Exporting the “interpolated from raw” image file to disk as a floating point tiff also will not harm or in any way compromise the LAB values.

No LAB data is even possible without first interpolating the raw file and assigning a suitable camera input profile. The input profile tells you how to get from the interpolated RGB values to XYZ. You have to get to XYZ before you can get to LAB.

1 Like

The thing is that I am in a food technology University, so my issues are far away from the scope of most our Professors. And the one that created the box I am using with the constant light with a hole on top of it to put the lens of the camera, and began the setting of this color analyzing system, suddenly passed away. So I am trying to solve this out by myself thanks to your precious help :slight_smile:

1 Like

Might help for us to know: what’s the significance of LAB to your endeavor?
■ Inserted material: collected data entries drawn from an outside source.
<file path="config.mk">
export PLATFORM = sky130hd
export DESIGN_NAME = regfile_exec_sequencer
export DESIGN_NICKNAME = d
export VERILOG_FILES = /design/src/rtl/regfile_exec_sequencer.sv
export SDC_FILE = /design/constraint.sdc
export NUM_CORES = 1
export LEC_CHECK = 0
export CAP_MARGIN = 15
export CORE_UTILIZATION = 39
export CTS_BUF_LIST = sky130_fd_sc_hd__clkbuf_4 sky130_fd_sc_hd__clkbuf_8
export DETAILED_ROUTE_END_ITERATION = 12
export GPL_TIMING_DRIVEN = 0
export PLACE_DENSITY = 0.74
export REMOVE_ABC_BUFFERS = 1
export SETUP_SLACK_MARGIN = 0.15
export SYNTH_ARGS = -nofsm -noshare
export SYNTH_HDL_FRONTEND = slang
export SYNTH_SLANG_ARGS = --single-unit
</file>
<file path="constraint.sdc">
create_clock -name clk -period 6.9 [get_ports clk]
set_input_delay 1.38 -clock clk [delete_from_list [all_inputs] [get_ports clk]]
set_output_delay 1.38 -clock clk [all_outputs]
set_load 0.01 [all_outputs]
</file>
<file path="src/rtl/regfile_exec_sequencer.sv">
// Multi-cycle execute sequencer for an 8-entry register file: read, execute, write back.
// Optional REGFILE_EXEC_SEQ_MUL_EN turns opcode 111 from NOP into an iterative unsigned MUL.
module regfile_exec_sequencer #(
  parameter int unsigned WIDTH = 8
) (
  input  logic             clk,
  input  logic             rst_n,
  input  logic             instr_valid,
  output logic             instr_ready,
  input  logic [2:0]       op,
  input  logic [2:0]       rd,
  input  logic [2:0]       rs1,
  input  logic [2:0]       rs2,
  input  logic [WIDTH-1:0] imm,
  output logic [2:0]       ra1,
  output logic [2:0]       ra2,
  input  logic [WIDTH-1:0] rd1,
  input  logic [WIDTH-1:0] rd2,
  output logic             we3,
  output logic [2:0]       wa3,
  output logic [WIDTH-1:0] wd3,
  output logic             busy,
  output logic             done,
  output logic             zero,
  output logic             carry
);

  localparam logic [2:0] OP_ADD  = 3'd0;
  localparam logic [2:0] OP_SUB  = 3'd1;
  localparam logic [2:0] OP_AND  = 3'd2;
  localparam logic [2:0] OP_OR   = 3'd3;
  localparam logic [2:0] OP_XOR  = 3'd4;
  localparam logic [2:0] OP_SLTU = 3'd5;
  localparam logic [2:0] OP_LI   = 3'd6;

`ifdef REGFILE_EXEC_SEQ_MUL_EN
  localparam int unsigned CW = $clog2(WIDTH) + 1;
  localparam int unsigned PW = 2 * WIDTH;
  typedef enum logic [2:0] {IDLE, READ, EXEC, WB, MUL} state_t;
`else
  typedef enum logic [2:0] {IDLE, READ, EXEC, WB} state_t;
`endif

  state_t           state_q, state_d;
  logic             instr_ready_q, instr_ready_d;
  logic             busy_q, busy_d;
  logic             done_q, done_d;
  logic             we3_q, we3_d;
  logic [2:0]       ra1_q, ra1_d;
  logic [2:0]       ra2_q, ra2_d;
  logic [2:0]       wa3_q, wa3_d;
  logic [WIDTH-1:0] wd3_q, wd3_d;
  logic             zero_q, zero_d;
  logic             carry_q, carry_d;
  logic [2:0]       op_q, op_d;
  logic [WIDTH-1:0] imm_q, imm_d;
  logic [WIDTH-1:0] a_q, a_d;
  logic [WIDTH-1:0] b_q, b_d;
`ifdef REGFILE_EXEC_SEQ_MUL_EN
  logic [PW-1:0]    acc_q, acc_d;
  logic [CW-1:0]    cnt_q, cnt_d;
  logic [PW-1:0]    acc_next;
`endif

  logic [WIDTH:0]   sum;
  logic [WIDTH:0]   diff;
  logic [WIDTH-1:0] alu_res;
  logic             alu_carry;
  logic             upd_flags;

  always_ff @(posedge clk) begin
    if (!rst_n) begin
      state_q       <= IDLE;
      instr_ready_q <= 1'b1;
      busy_q        <= 1'b0;
      done_q        <= 1'b0;
      we3_q         <= 1'b0;
      ra1_q         <= '0;
      ra2_q         <= '0;
      wa3_q         <= '0;
      wd3_q         <= '0;
      zero_q        <= 1'b0;
      carry_q       <= 1'b0;
      op_q          <= '0;
      imm_q         <= '0;
      a_q           <= '0;
      b_q           <= '0;
`ifdef REGFILE_EXEC_SEQ_MUL_EN
      acc_q         <= '0;
      cnt_q         <= '0;
`endif
    end else begin
      state_q       <= state_d;
      instr_ready_q <= instr_ready_d;
      busy_q        <= busy_d;
      done_q        <= done_d;
      we3_q         <= we3_d;
      ra1_q         <= ra1_d;
      ra2_q         <= ra2_d;
      wa3_q         <= wa3_d;
      wd3_q         <= wd3_d;
      zero_q        <= zero_d;
      carry_q       <= carry_d;
      op_q          <= op_d;
      imm_q         <= imm_d;
      a_q           <= a_d;
      b_q           <= b_d;
`ifdef REGFILE_EXEC_SEQ_MUL_EN
      acc_q         <= acc_d;
      cnt_q         <= cnt_d;
`endif
    end
  end

  // ALU on the captured operands; flags follow the WIDTH+1 bit intermediate
  always_comb begin
    sum       = {1'b0, a_q} + {1'b0, b_q};
    diff      = {1'b0, a_q} - {1'b0, b_q};
    alu_res   = sum[WIDTH-1:0];
    alu_carry = 1'b0;
    upd_flags = 1'b1;
    case (op_q)
      OP_ADD:  begin alu_res = sum[WIDTH-1:0];  alu_carry = sum[WIDTH];  end
      OP_SUB:  begin alu_res = diff[WIDTH-1:0]; alu_carry = diff[WIDTH]; end
      OP_AND:  alu_res = a_q & b_q;
      OP_OR:   alu_res = a_q | b_q;
      OP_XOR:  alu_res = a_q ^ b_q;
      OP_SLTU: alu_res = WIDTH'(a_q < b_q);
      OP_LI:   begin alu_res = imm_q; upd_flags = 1'b0; end
      default: upd_flags = 1'b0;
    endcase
  end

  always_comb begin
    state_d = state_q;
    done_d  = 1'b0;
    we3_d   = 1'b0;
    ra1_d   = ra1_q;
    ra2_d   = ra2_q;
    wa3_d   = wa3_q;
    wd3_d   = wd3_q;
    zero_d  = zero_q;
    carry_d = carry_q;
    op_d    = op_q;
    imm_d   = imm_q;
    a_d     = a_q;
    b_d     = b_q;
`ifdef REGFILE_EXEC_SEQ_MUL_EN
    acc_d    = acc_q;
    cnt_d    = cnt_q;
    acc_next = acc_q + (b_q[0] ? (PW'(a_q) << cnt_q) : '0);
`endif

    case (state_q)
      IDLE: begin
        if (instr_valid && instr_ready_q) begin
          op_d    = op;
          imm_d   = imm;
          ra1_d   = rs1;
          ra2_d   = rs2;
          wa3_d   = rd;
          state_d = READ;
        end
      end
      READ: begin
        a_d     = rd1;
        b_d     = rd2;
        state_d = EXEC;
      end
      EXEC: begin
        if (op_q == 3'd7) begin
`ifdef REGFILE_EXEC_SEQ_MUL_EN
          acc_d   = '0;
          cnt_d   = '0;
          state_d = MUL;
`else
          done_d  = 1'b1;
          state_d = IDLE;
`endif
        end else begin
          wd3_d   = alu_res;
          we3_d   = 1'b1;
          done_d  = 1'b1;
          state_d = WB;
          if (upd_flags) begin
            zero_d  = (alu_res == '0);
            carry_d = alu_carry;
          end
        end
      end
      WB: begin
        state_d = IDLE;
      end
`ifdef REGFILE_EXEC_SEQ_MUL_EN
      // One multiplier bit per cycle; the last iteration commits straight to WB
      MUL: begin
        acc_d = acc_next;
        b_d   = b_q >> 1;
        cnt_d = cnt_q + CW'(1);
        if (cnt_q == CW'(WIDTH - 1)) begin
          wd3_d   = acc_next[WIDTH-1:0];
          zero_d  = (acc_next[WIDTH-1:0] == '0);
          carry_d = |acc_next[PW-1:WIDTH];
          we3_d   = 1'b1;
          done_d  = 1'b1;
          state_d = WB;
        end
      end
`endif
      default: state_d = IDLE;
    endcase

    instr_ready_d = (state_d == IDLE);
    busy_d        = (state_d != IDLE);
  end

  assign instr_ready = instr_ready_q;
  assign busy        = busy_q;
  assign done        = done_q;
  assign we3         = we3_q;
  assign ra1         = ra1_q;
  assign ra2         = ra2_q;
  assign wa3         = wa3_q;
  assign wd3         = wd3_q;
  assign zero        = zero_q;
  assign carry       = carry_q;

endmodule
</file>
==> results of run 1 <==
==> path summary, 6_finish.rpt <==
path                 from      to  slack [ns]  cells after the start
setup / recovery  op_q[1]    zero        3.97                      7
hold / removal     wd3[0]  wd3[0]        0.46                      2
setup reg to reg  op_q[1]    zero        3.97                      7
hold reg to reg    wd3[0]  wd3[0]        0.46                      2
==> stage by stage <==
step / hold slack, ns / util [%]
5_1_grt: 0.477 / 50.0
2_1_floorplan: 0.432 / -
3_5_place_dp: 0.448 / 48.8
6_report: 0.459 / 50.0
3_3_place_gp: 0.439 / 48.6
4_1_cts: 0.462 / 50.0
==> layout by cell type, fill, tap and decap left out, types with 6 or more instances in the layout <==
cell	Yosys	final
nand2b_1	6	6
nor2b_1	6	6
dfxtp_1	53	53
nand2_1	98	98
nor2_1	25	25
a211oi_1	6	6
inv_1	28	28
o21ai_0	14	14
nand3_1	6	6
ha_1	24	24
a21oi_1	53	53
clkdlybuf4s50_1	0	61
==> power by group <==
| part | switching [mW] | internal [mW] |
|---|---|---|
| registers | 0.0126 | 0.316 |
| clock network | 0.107 | 0.0757 |
| logic | 0.0602 | 0.0582 |
| total | 0.180 | 0.450 |
==> cell families after synthesis <==
kind of cell | share of synthesized area, %
XOR/XNOR | 0.557
adder cells (fa/ha/maj) | 10.8
multiplexers | 1.71
buffers and inverters | 6.88
AND/OR/NAND/NOR | 22.7
flip-flops | 33.7
other | 0.119
AO/OA/AOI/OAI | 23.6
==> layer usage <==
layer	up-vias	track usage, %	wire length, um
met5	-	0	0
met4	0	5.60	133
met3	10	3.07	326
met2	82	32.3	3720
met1	1358	26.9	3930
li1	1514	-	-
==> flip-flops by register name, summed over array words and instances, names as in the netlist <==
| name | cells |
|---|---|
| a_q | 8 |
| b_q | 8 |
| busy | 1 |
| carry | 1 |
| done | 1 |
| imm_q | 8 |
| instr_ready | 1 |
| op_q | 3 |
| ra1 | 3 |
| ra2 | 3 |
| state_q | 3 |
| wa3 | 3 |
| wd3 | 8 |
| we3 | 1 |
| zero | 1 |
==> cell type report <==
cell class                 instances  area [sq um]  share of cell area, %
clock inverter                     2          15.0                  0.386
clock buffer                       6          76.3                   1.96
tap                              102           128                   3.28
multi-input combinational        312          1870                   48.1
sequential                        53          1060                   27.3
inverter                          29           109                   2.80
timing repair buffer              63           627                   16.1
==> worst reg2reg max path, delay by kind of cell (launching register included) <==
| kind | cells | cell delay (ns) |
|---|---|---|
| and+or+nand+nor | 3 | 0.83 |
| DFF | 1 | 1.08 |
| AOI/OAI and AO/OA | 4 | 0.94 |
==> results, run 1 <==
- The run finished with clean final reports.
- The post-detailed-route DRC marker count is 0.
- The finished cells cover 3890 sq um.
- For this design, the slowest cell found on the critical path is dfxtp_1.
- Leaving out filler cells and counting taps, the final layout contains 567.
- The routed length per placed instance is 14.3 um.
- The total number of clock tree sinks is 53.
- The cell count after synthesis is ~420.
- For this run, the top clock speed supported by timing is approximately 0.34 GHz.
- The synthesized flop and latch total is 53.
- The static leakage is 1.42 nW.
- The clock insertion delay at the later pin of the skew report is about 0.31 ns.
- The die boundary height is 91.8 um.
- The final weighted congestion in routability-driven placement is 0.851.
- The number of instances in the placed design is 558.
- Clock-pin slew was measured on the worst setup and hold paths at 0.10 ns.
- In the synthesized netlist the dominant register cell turns out to be dfxtp_1.
- The share of async-settable or async-resettable flops after synthesis is 0%.
- The ratio of routed vias to standard cells is 5.23.
- The number of cells upsized or downsized after cts is 0.
- The net count of the finished layout is 529.
- After detailed placement, the total cell area comes to 3790 sq um.
- The boundary pin count is 62.
- The hold-fix buffer count after cts is 0.
- The routed layout has 2964 vias.
- The accumulated negative setup slack is 0 ns.
- The most repeated cell in the gate-level netlist after synthesis is nand2_1.
- The count of final setup violators is 0.
- The distinct cell type count after synthesis is 61.
- The number of antenna violations at the first check in global routing is 0.
- The count of routing violations after the opening detailed-route iteration is 200.
- The average cell area after synthesis is between 7 and 8 sq um.
- The proportion of synthesized chip area in sequential cells is 33.7%.
- TritonCTS created 5 clock buffers.
- The final hold violation count is 0.
- The number of global-route vias before repair came to 2697.
- The pin slew with the least headroom to its limit is 1.13 ns.
- The type of the worst min-delay path is register to register.
- The number of slew-limit violations in the final report was 0.
- Summed over all layers, the global routing overflow is 0.
- In this run the core area contains 32 standard-cell rows.
- The count of TritonRoute iterations in the first routing pass is 5.
- During synthesis, Yosys emitted a total of 0 warnings.
- The critical path contains buffers and inverters numbering 0 combined.
- STA classifies the critical path endpoint as a register.
- The area added between synthesis and finish is 23.5%.
- The number of H-tree branching levels is 2.
- The arrival time at the worst endpoint is 3.16 ns.
- Global routing used 19.8% of the available tracks across all layers.
- The number of post-CTS setup repair buffers is 0.
- Once the floorplan was initialized, standard cells occupied 40.5% of the core.
- The tool flagged a number of max-cap violations equal to 0.
- In this run the tightest slew margin relative to its limit is 24.3%.
- The clock tree from TritonCTS is built.
- The first-pass GRT wire length is 13.2 mm.
- The x dimension of the die is 91.8 um.
- The clock arrives with just over 0.009 ns of skew.
- Entering global routing, the biggest net connects 47 pins.
- The commonest cells after synthesis are nand2_1 (98), a21oi_1 (53), dfxtp_1 (53), inv_1 (28), nor2_1 (25).
- Ranked by total cell area, the synthesized netlist is headed by dfxtp_1 (34%), nand2_1 (12%), ha_1 (9.5%), a21oi_1 (8.4%), inv_1 (3.3%).
- dfxtp_1 takes more of the synthesized area than any other cell.
- In this run, synthesis inferred 0 flip-flops with an integrated enable.
- For the finished layout, the period the worst path requires is roughly 2.9 ns.
- The synthesized area is between 3000 and 4000 sq um.
- The core region area is 7770 sq um.
- The deepest clock path buffer count is 2.
- The post-route clock period utilization is 42.4%.
- The number of antenna diodes in the final layout is 0.
- The maximum cell stage delay along the critical path is about 1.1 ns.
- Setup repair after global routing left no endpoint under its margin.
- In this run the clock root is driven by a clkbuf_8.
- The full die area is 8440 sq um.
- Grouping stages by cell kind, the critical path spends the most delay in flip-flops.
- The routed design has 8.11 mm of wire.
- Port buffering added 61 buffers.
- In this run the power density over the cells is approximately 160 nW/um^2.
- The worst vdd rail ir drop is around 93 uV.
- The top-area cell type share of the netlist area is 33.7%.
- The endpoint required time on the critical path is 7.13 ns.
- OpenSTA, run right after detailed placement, puts the worst setup slack at ~4 ns.
- The post-detailed-placement half-perimeter wirelength is 5.88 mm.
- The worst path meets setup with 3.97 ns of slack.
- The total of fill cells in the finished design is between 700 and 800.
- Walking the worst path, the cells encountered are nor3_2 -> nor2_1 -> o32ai_1 -> a31oi_1 -> o211a_1 -> nand4_1 -> o31ai_2.
- STA classifies the critical path startpoint as a register.
- The count of nets left with antenna violations once routing finished came out at 0.
- Total power for the finished layout comes to 0.630 mW.
- The worst setup path is of the register to register kind.
- In this run the worst path has a maximum fanout of 34.
- The layout cell share with drive strength beyond 1 is 4.52%.
Note: power is estimated with default switching activity, not from simulation.
==> run 2: changes to the inputs <==
==> constraint.sdc (replaced) <==
create_clock -name clk -period 2.92 [get_ports clk]
set_input_delay 0.584 -clock clk [delete_from_list [all_inputs] [get_ports clk]]
set_output_delay 0.584 -clock clk [all_outputs]
set_load 0.01 [all_outputs]
==> results, run 2 (synthesized netlist as in run 1, its figures left out) <==
- The largest net degree at the start of global routing is 47 (unchanged).
- The count of routing violations after the opening detailed-route iteration is 193 (was 200).
- The clock-pin slew reported for the worst setup and hold paths after clock tree synthesis was 0.10 ns (about the same).
- The pin slew with the least headroom to its limit is 0.779 ns (was 1.13 ns).
- The final hold violation count is 0 (unchanged).
- The combined buffer and inverter count along the critical path is 1 (was 0).
- The clock insertion delay at the later pin of the skew report came to 0.31 ns (about the same).
- The type of the worst min-delay path is register to register (unchanged).
- The clock tree from TritonCTS is built (unchanged).
- The area added between synthesis and finish is 23.7% (was 23.5%).
- The net count of the finished layout came to 529 (unchanged).
- The most common cell after layout, fill and taps aside was nand2_1 (unchanged).
- The total of fill cells in the finished design is 797 (was 798).
- The deepest clock path buffer count was 2 (unchanged).
- The worst-path maximum fanout is 6 (was 34).
- Commonest cells after routing, fill and taps aside: nand2_1 (98), clkdlybuf4s50_1 (61), a21oi_1 (53) (was nand2_1 (98), clkdlybuf4s50_1 (61), a21oi_1 (53), dfxtp_1 (53), inv_1 (28)).
- The count of input and output buffers is 61 (unchanged).
- The achievable frequency was 0.389 GHz (was 0.341 GHz).
- The boundary pin count was 62 (unchanged).
- The count of final setup violators was 0 (unchanged).
- The layout cell share with drive strength beyond 1 is 5.38% (was 4.52%).
- The max-slew headroom at the worst pin is 48.0% (was 24.3%).
- The number of post-CTS setup repair buffers was 0 (unchanged).
- The vias after detailed routing came to 2963 (was 2964).
- The routed length per placed instance is 14.2 um (was 14.3 um).
- The power per standard cell area is 382 nW/um^2 (was 162 nW/um^2).
- The number of rows in the core area came to 32 (unchanged).
- The overall global routing resource usage is 19.8% (unchanged).
- List of cells traversed by the critical path: inv_1 -> ha_1 -> o21ba_1 -> or4_4 -> a31o_1 -> a211o_1 -> nand2_1 -> nand2_1 -> o31ai_2 (was nor3_2 -> nor2_1 -> o32ai_1 -> a31oi_1 -> o211a_1 -> nand4_1 -> o31ai_2).
- The overflow left after global routing is 0 (unchanged).
- The number of maximum-capacitance constraint violations is 0 (unchanged).
- The initial core utilization is 40.5% (unchanged).
- Outcome: completed (unchanged).
- The ratio of routed vias to standard cells came to 5.23 (about the same).
- The sort of element at the start of the critical path is a register (unchanged).
- The core region area came to 7770 sq um (unchanged).
- The maximum cell stage delay along the critical path is 0.48 ns (was 1.08 ns).
- The type of the worst setup path is register to register (unchanged).
- The final weighted congestion in routability-driven placement is 0.851 (unchanged).
- The post-route clock period utilization is 87.9% (was 42.4%).
- The number of slew-limit violations in the final report came to 0 (unchanged).
- The die boundary height came to 91.8 um (unchanged).
- The arrival time at the worst endpoint is 2.80 ns (was 3.16 ns).
- The time the final worst path needs with I/O delays and setup came to 2.57 ns (was 2.93 ns).
- The largest delay contributor family on the critical path is compound AO/OA/AOI/OAI gates (was flip-flops).
- Among the stages of the critical path, the cell type that occurs most often is nand2_1.
- The post-detailed-route DRC marker count is 0 (unchanged).
- The endpoint required time on the critical path is 3.15 ns (was 7.13 ns).
- The post-detailed-placement half-perimeter wirelength is 5.88 mm (unchanged).
- The number of global-route vias before repair is 2697 (unchanged).
- The total number of clock tree sinks is 53 (unchanged).
- The accumulated negative setup slack was 0 ns (unchanged).
- The critical path endpoint category was a register (unchanged).
- The count of TritonRoute iterations in the first routing pass is 4 (was 5).
- The clock root buffer was clkbuf_8 (unchanged).
- The remaining antenna violation count came to 0 (unchanged).
- The total CTS buffers is 5 (unchanged).
- The library cell contributing the largest single delay on the critical path is dfxtp_1 (unchanged).
- The clock skew after layout is 0.00620 ns (was 0.00908 ns).
- The first-pass GRT wire length is 13.2 mm (unchanged).
- Unrepaired setup endpoints after global routing: no (unchanged).
- The count of inserted antenna diode cells is 0 (unchanged).
- The total routed wirelength is 8.07 mm (was 8.11 mm).
- The static leakage is 1.42 nW (about the same).
- The worst slack on hold paths is 0.459 ns (about the same).
- The number of antenna violations at the first check in global routing was 0 (unchanged).
- The full die area is 8440 sq um (unchanged).
- The worst vdd rail ir drop is 219 uV (was 92.6 uV).
- The number of H-tree branching levels was 2 (unchanged).
- The x dimension of the die came to 91.8 um (unchanged).
run 2: changes by cell type in the layout (fill, tap and decap cells not counted):
| cell | delta |
|---|---|
| o31ai_1 | -1 |
| dfxtp_2 | +3 |
| o31ai_2 | +1 |
| dfxtp_1 | -3 |
run 2: path summary, 6_finish.rpt:
| path | startpoint | endpoint | cells past startpoint | slack (ns) |
|---|---|---|---|---|
| setup / recovery | a_q[1] | zero | 9 | 0.35 |
| hold / removal | ra1[0] | ra1[0] | 2 | 0.46 |
| setup reg to reg | a_q[1] | zero | 9 | 0.35 |
| hold reg to reg | ra1[0] | ra1[0] | 2 | 0.46 |
run 2: layer usage:
metal,GRT usage (%),share of wire (%),vias to the layer above
met5,0,0,-
met4,5.60,1.4,0
met3,3.07,4.8,8
met2,32.3,46,86
met1,26.9,48,1356
li1,-,-,1513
Ouch. One of my committee members suffered a similar situation in her doctoral work, took a creative approach for her to recover.

You’re probably getting a whole lot more help here than you bargained for, but I think you’re in the right place to figure out a proper method of chromatic characterization, whatever the purpose.

Ok, thank you very much!
Could you recommend any link to create step by step such a camera input profile ?
Actually, today I talked with a PhD student who told me that some industrials got the same issues in creating a colorimeter based on photographs, and they had to create a camera input profile

Haha! Yes! It is amazing! I should thank @Elle for encouraging me to ask my numerous questions on this forum!